The image was captured by the satellite’s Flexible Combined Imager, one of the instruments that can produce imagery at a might higher resolution, and more frequently, than those on the Meteosat second generation satellites.
It means that details that could not previously be seen; such as cloud vortices over the Canary Islands, snow cover on the Alps, and sediment in the water along the coast of Italy are now visible to scientists back on Earth.
The new imager also gives a far more detailed looked at cloud structures at high altitudes. This will help weather forecasters monitor developing severe weather more accurately than before.

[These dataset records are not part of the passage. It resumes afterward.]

==> flow/design.v <==
module neuron_intra_Nbits #(
    parameter N = 16,
    parameter N_INPUTS = 16,
    parameter LOG_N_INPUTS = 4  
) (
    input  wire                         clk,
    input  wire                         rst,
    input  wire                         en,
    input  wire signed [N*N_INPUTS-1:0] W,     
    input  wire signed [N*N_INPUTS-1:0] X_N,   
    output reg signed [         N-1:0] Out
);
  wire signed [2*N*N_INPUTS-1:0] prod;
  wire signed [         N-1:0] act_out;
  genvar i;
  generate
    for (i = 0; i < N_INPUTS; i = i + 1) begin : mults
      wire signed [N-1:0] Wi;
      wire signed [N-1:0] Xi;
      assign Wi = W[i*N+:N];
      assign Xi = X_N[i*N+:N];
      assign prod[i*2*N+:2*N] = Wi * Xi;
    end
  endgenerate
  genvar j, k;
  generate
    for (j = 0; j < LOG_N_INPUTS; j = j + 1) begin : ADDER_TREE
      wire signed [2*N*(N_INPUTS >> (j+1))-1:0] sum_stage;
      if(j == 0) begin
        for (k = 0; k < (N_INPUTS >> (j+1)); k = k + 1) begin : STAGE0
          assign sum_stage[2*k*N+:2*N] = prod[2*k*2*N+:2*N] + prod[(2*k+1)*2*N+:2*N];
        end
      end else begin
        for (k = 0; k < (N_INPUTS >> (j+1)); k = k + 1) begin : STAGEJ
          assign sum_stage[2*k*N+:2*N] = ADDER_TREE[j-1].sum_stage[2*k*2*N+:2*N] + ADDER_TREE[j-1].sum_stage[(2*k+1)*2*N+:2*N];
        end
      end
    end
    wire signed [2*N-1:0] sum_all;
    assign sum_all = ADDER_TREE[LOG_N_INPUTS-1].sum_stage;
  endgenerate
  reg signed [2*N-1:0] acc;
  always @(posedge clk or posedge rst) begin
    if (rst) begin
		acc <= 0;
		Out <= 0;
	 end
    else if (en) begin
		acc <= sum_all;
		Out <= act_out;
	 end
  end
  localparam signed [N-1:0] MAX_VAL = {1'b0, {(N-1){1'b1}}};  
  assign act_out = (acc < 0) ? 0 : (acc > MAX_VAL) ? MAX_VAL : acc;
endmodule
export LEC_CHECK = 0
export CAP_MARGIN = 20
export CORE_MARGIN = 2
export CORE_UTILIZATION = 72
export CTS_CLUSTER_SIZE = 60
export HOLD_SLACK_MARGIN = 0.27
export PLACE_DENSITY_LB_ADDON = 0.24
export SETUP_SLACK_MARGIN = -0.64
export SLEW_MARGIN = 20
create_clock -name core_clock -period 10.2 [get_ports {clk}]
run.sh (not shown) runs the stock make flow with config.mk's settings and CLKGATE_MAP_FILE=.
The first run completed, yet does not pass: setup timing.
Next try:
- CORE_UTILIZATION: 72 -> 52
- CTS_CLUSTER_SIZE: 60 -> 95
- HOLD_SLACK_MARGIN: 0.27 -> unset
- PLACE_DENSITY_LB_ADDON: 0.24 -> unset
- SETUP_SLACK_MARGIN: -0.64 -> unset
- clock period: 10.2 -> 8.84 ns (I/O delays scaled with it)
The new run finished but fails on setup timing.
Via count goes down by a few percent.
Non-clock buffer count goes up by 674.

“This remarkable image gives us great confidence in our expectation that the MTG system will herald a new era in the forecasting of severe weather events,” says Phil Evans, the Director General at Eumetsat.
“It might sound odd to be so excited about a cloudy day in most of Europe. But the level of detail seen for the clouds in this image is extraordinarily important to weather forecasters,” he continues.
“That additional detail from the higher resolution imagery, coupled with the fact that images will be produced more frequently, means forecasters will be able to more accurately and rapidly detect and predict severe weather events.”
The MTG-I1 was launched on an Ariane 5 rocket on December 13, 2022, and is the first of a new generation of satellites that the ESA hopes will revolutionize weather forecasting.
The satellite is currently undergoing a 12-month calibration phase in which its instruments, the Flexible Combined Imager and the Lightning Imager, are switched on, and the data they produce is calibrated and disseminated to meteorological services in Europe and beyond.
Image credits: EUMETSAT/ESA.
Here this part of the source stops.